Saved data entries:
↓↓↓
<file path="src/rtl/elevator_pkg.sv">
// Shared elevator definitions: direction codes, hall button bit positions,
// door state encoding and car-button index helpers.
package elevator_pkg;

   typedef enum logic [1:0] {
      DIR_STOP = 2'b00,
      DIR_UP   = 2'b01,
      DIR_DOWN = 2'b10
   } dir_e;

   localparam int unsigned HALL_UP_BIT   = 0;
   localparam int unsigned HALL_DOWN_BIT = 1;

   typedef enum logic [1:0] {
      DOOR_CLOSED,
      DOOR_OPENING,
      DOOR_OPEN,
      DOOR_CLOSING
   } door_state_e;

   // Car button vector is [floors+2:1]: floors first, then CLOSE, then OPEN.
   function automatic int unsigned close_b_idx(input int unsigned floors);
      return floors + 1;
   endfunction

   function automatic int unsigned open_b_idx(input int unsigned floors);
      return floors + 2;
   endfunction

endpackage

</file>
<file path="src/rtl/door_controller_if.sv">
// Door controller bus: car/floor status and buttons toward the door,
// door status back to the motion controller.
//   master: drives moving, floor, direction, buttons, obstruct; reads status
//   slave : the door controller
interface door_controller_if #(
   parameter int unsigned FLOORS = 7
);
   localparam int unsigned FLW = $clog2(FLOORS + 1);

   logic                  moving;
   logic [FLW-1:0]        currentFloor;
   logic [1:0]            currentDirection;
   logic [1:0]            currentFloorButton;
   logic [FLOORS+2:1]     internalButton;
   logic                  obstruct;
   logic                  doorState;
   logic                  doorClosed;
   logic                  nudge;
   logic                  served;
   logic                  doorFault;

   modport master (
      output moving, currentFloor, currentDirection, currentFloorButton,
             internalButton, obstruct,
      input  doorState, doorClosed, nudge, served, doorFault
   );

   modport slave (
      input  moving, currentFloor, currentDirection, currentFloorButton,
             internalButton, obstruct,
      output doorState, doorClosed, nudge, served, doorFault
   );
endinterface

</file>
<file path="src/rtl/door_timer.sv">
// Loadable down-counter used for the door dwell time.
//   load  : reload to MAX (highest priority)
//   clear : force to zero
//   hold  : keep the current value (otherwise decrement, stopping at zero)
//   zero_c: counter value after this edge will be zero
module door_timer #(
   parameter int unsigned MAX = 6
) (
   input  logic clk,
   input  logic rst_n,
   input  logic load,
   input  logic clear,
   input  logic hold,
   output logic zero_c
);
   localparam int unsigned CW = (MAX < 1) ? 1 : $clog2(MAX + 1);

   logic [CW-1:0] cnt_q, cnt_d;

   always_comb begin
      cnt_d = cnt_q;
      if (load)                        cnt_d = CW'(MAX);
      else if (clear)                  cnt_d = '0;
      else if (!hold && cnt_q != '0)   cnt_d = cnt_q - CW'(1);
   end

   assign zero_c = (cnt_d == '0);

   always_ff @(posedge clk or negedge rst_n) begin
      if (!rst_n) cnt_q <= '0;
      else        cnt_q <= cnt_d;
   end
endmodule

</file>
<file path="src/rtl/door_controller.sv">
// Four-phase car door controller with travel time, obstruction reversal,
// nudge mode after repeated reopenings and a sticky fault when the car
// moves with the door not closed.
//   clk, reset (async, active low)
//   bus: door_controller_if.slave (inputs from car logic, door status out)
module door_controller
   import elevator_pkg::*;
#(
   parameter int unsigned FLOORS         = 7,
   parameter int unsigned CLK_PER_OPEN   = 500000000,
   parameter int unsigned CLK_PER_TRAVEL = 50000000,
   parameter int unsigned MAX_REOPEN     = 3
) (
   input  logic             clk,
   input  logic             reset,
   door_controller_if.slave bus
);
   localparam int unsigned FLW      = $clog2(FLOORS + 1);
   localparam int unsigned POS_W    = (CLK_PER_TRAVEL < 1) ? 1 : $clog2(CLK_PER_TRAVEL + 1);
   localparam int unsigned REOPEN_W = (MAX_REOPEN < 1) ? 1 : $clog2(MAX_REOPEN + 1);
   localparam int unsigned OPEN_IDX  = open_b_idx(FLOORS);
   localparam int unsigned CLOSE_IDX = close_b_idx(FLOORS);

   door_state_e         state_q, state_d;
   logic [POS_W-1:0]    pos_q, pos_d;
   logic [REOPEN_W-1:0] reopen_q, reopen_d, reopen_inc;
   logic nudge_q, nudge_d, half_q, half_d, fault_q, fault_d, served_q, served_d;
   logic door_state_q, door_closed_q;

   logic [FLOORS:1] floor_hit;
   logic hit_hall_c, call_c, open_raw_c, open_eff_c, close_eff_c, reverse_c;
   logic nudge_apply_c, freeze_c, step_ok_c, open_reach_c;
   logic t_load, t_clear, t_hold, dwell_zero_c;

   // Car button for the floor the car is standing at.
   for (genvar g = 1; g <= FLOORS; g++) begin : g_floor
      assign floor_hit[g] = (bus.currentFloor == FLW'(g)) && bus.internalButton[g];
   end

   // Hall call only counts when it agrees with the travel direction.
   assign hit_hall_c = (bus.currentDirection == DIR_UP   && bus.currentFloorButton[HALL_UP_BIT]) ||
                       (bus.currentDirection == DIR_DOWN && bus.currentFloorButton[HALL_DOWN_BIT]);

   assign call_c      = !bus.moving && (hit_hall_c || (|floor_hit));
   assign open_raw_c  = !bus.moving && bus.internalButton[OPEN_IDX];
   assign open_eff_c  = open_raw_c && !nudge_q;
   assign close_eff_c = !bus.moving && bus.internalButton[CLOSE_IDX] && !nudge_q;
   assign reverse_c   = !bus.moving && !nudge_q && (bus.obstruct || open_raw_c || call_c);

   // Nudge rules are suspended while the car moves (forced close).
   assign nudge_apply_c = nudge_q && !bus.moving;
   assign freeze_c      = nudge_apply_c && bus.obstruct && (state_q == DOOR_CLOSING);
   assign step_ok_c     = !nudge_apply_c || half_q;
   assign open_reach_c  = (state_q == DOOR_OPENING) && !bus.moving &&
                          ((pos_q >= POS_W'(CLK_PER_TRAVEL)) ||
                           (step_ok_c && pos_q == POS_W'(CLK_PER_TRAVEL - 1)));

   assign reopen_inc = (reopen_q >= REOPEN_W'(MAX_REOPEN)) ? reopen_q : reopen_q + REOPEN_W'(1);

   // Dwell timer controls: OPEN_B beats CLOSE_B, obstruction holds.
   always_comb begin
      t_load  = open_reach_c || (state_q == DOOR_OPEN && open_eff_c);
      t_clear = (state_q == DOOR_OPEN) && !open_eff_c && close_eff_c;
      t_hold  = (state_q != DOOR_OPEN) || bus.obstruct || bus.moving;
   end

   door_timer #(.MAX(CLK_PER_OPEN)) u_dwell (
      .clk    (clk),
      .rst_n  (reset),
      .load   (t_load),
      .clear  (t_clear),
      .hold   (t_hold),
      .zero_c (dwell_zero_c)
   );

   // Next-state and counter update.
   always_comb begin
      state_d  = state_q;
      pos_d    = pos_q;
      reopen_d = reopen_q;
      nudge_d  = nudge_q;
      half_d   = 1'b0;
      fault_d  = fault_q | (bus.moving && state_q != DOOR_CLOSED);
      served_d = 1'b0;

      if (nudge_apply_c && !freeze_c &&
          (state_q == DOOR_OPENING || state_q == DOOR_CLOSING))
         half_d = !half_q;

      case (state_q)
         DOOR_CLOSED: begin
            if (call_c || open_raw_c) begin
               state_d  = DOOR_OPENING;
               served_d = call_c;
               reopen_d = '0;
               nudge_d  = 1'b0;
            end
         end
         DOOR_OPENING: begin
            if (bus.moving) begin
               state_d = DOOR_CLOSING;
            end else begin
               if (pos_q < POS_W'(CLK_PER_TRAVEL) && step_ok_c) pos_d = pos_q + POS_W'(1);
               if (open_reach_c) state_d = DOOR_OPEN;
            end
         end
         DOOR_OPEN: begin
            if (bus.moving || (dwell_zero_c && !bus.obstruct)) state_d = DOOR_CLOSING;
         end
         DOOR_CLOSING: begin
            if (reverse_c) begin
               state_d  = DOOR_OPENING;
               reopen_d = reopen_inc;
               if (reopen_inc == REOPEN_W'(MAX_REOPEN)) nudge_d = 1'b1;
            end else if (pos_q == '0) begin
               state_d = DOOR_CLOSED;
               nudge_d = 1'b0;
            end else if (step_ok_c && !freeze_c) begin
               pos_d = pos_q - POS_W'(1);
               if (pos_q == POS_W'(1)) begin
                  state_d = DOOR_CLOSED;
                  nudge_d = 1'b0;
               end
            end
         end
         default: state_d = DOOR_CLOSED;
      endcase
   end

   always_ff @(posedge clk or negedge reset) begin
      if (!reset) begin
         state_q       <= DOOR_CLOSED;
         pos_q         <= '0;
         reopen_q      <= '0;
         nudge_q       <= 1'b0;
         half_q        <= 1'b0;
         fault_q       <= 1'b0;
         served_q      <= 1'b0;
         door_state_q  <= 1'b0;
         door_closed_q <= 1'b1;
      end else begin
         state_q       <= state_d;
         pos_q         <= pos_d;
         reopen_q      <= reopen_d;
         nudge_q       <= nudge_d;
         half_q        <= half_d;
         fault_q       <= fault_d;
         served_q      <= served_d;
         door_state_q  <= (state_d != DOOR_CLOSED);
         door_closed_q <= (state_d == DOOR_CLOSED);
      end
   end

   assign bus.doorState  = door_state_q;
   assign bus.doorClosed = door_closed_q;
   assign bus.nudge      = nudge_q;
   assign bus.served     = served_q;
   assign bus.doorFault  = fault_q;
endmodule

</file>
<file path="src/flat_wrapper.sv">
// flat-port wrapper written by rule: the top's interface ports become plain ports
module door_controller_flat import elevator_pkg::*;
#(
   parameter int unsigned FLOORS         = 7,
   parameter int unsigned CLK_PER_OPEN   = 500000000,
   parameter int unsigned CLK_PER_TRAVEL = 50000000,
   parameter int unsigned MAX_REOPEN     = 3
)
  (clk, reset, bus_moving, bus_currentFloor, bus_currentDirection, bus_currentFloorButton, bus_internalButton, bus_obstruct, bus_doorState, bus_doorClosed, bus_nudge, bus_served, bus_doorFault);
  door_controller_if #(.FLOORS(FLOORS)) bus_i ();
  input  logic clk;
  input  logic reset;
  input wire logic [$bits(bus_i.moving)-1:0] bus_moving;
  input wire logic [$bits(bus_i.currentFloor)-1:0] bus_currentFloor;
  input wire logic [$bits(bus_i.currentDirection)-1:0] bus_currentDirection;
  input wire logic [$bits(bus_i.currentFloorButton)-1:0] bus_currentFloorButton;
  input wire logic [$bits(bus_i.internalButton)-1:0] bus_internalButton;
  input wire logic [$bits(bus_i.obstruct)-1:0] bus_obstruct;
  output wire logic [$bits(bus_i.doorState)-1:0] bus_doorState;
  output wire logic [$bits(bus_i.doorClosed)-1:0] bus_doorClosed;
  output wire logic [$bits(bus_i.nudge)-1:0] bus_nudge;
  output wire logic [$bits(bus_i.served)-1:0] bus_served;
  output wire logic [$bits(bus_i.doorFault)-1:0] bus_doorFault;
  assign bus_i.moving = bus_moving;
  assign bus_i.currentFloor = bus_currentFloor;
  assign bus_i.currentDirection = bus_currentDirection;
  assign bus_i.currentFloorButton = bus_currentFloorButton;
  assign bus_i.internalButton = bus_internalButton;
  assign bus_i.obstruct = bus_obstruct;
  assign bus_doorState = bus_i.doorState;
  assign bus_doorClosed = bus_i.doorClosed;
  assign bus_nudge = bus_i.nudge;
  assign bus_served = bus_i.served;
  assign bus_doorFault = bus_i.doorFault;
  door_controller #(.FLOORS(FLOORS), .CLK_PER_OPEN(CLK_PER_OPEN), .CLK_PER_TRAVEL(CLK_PER_TRAVEL), .MAX_REOPEN(MAX_REOPEN)) u_core (.clk(clk), .reset(reset), .bus(bus_i));
endmodule
</file>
↑↑↑
### Problem details
In the data above, find each line that has the word "moves" and copy it out.

### Solution to this task
// moves with the door not closed.
   // Nudge rules are suspended while the car moves (forced close).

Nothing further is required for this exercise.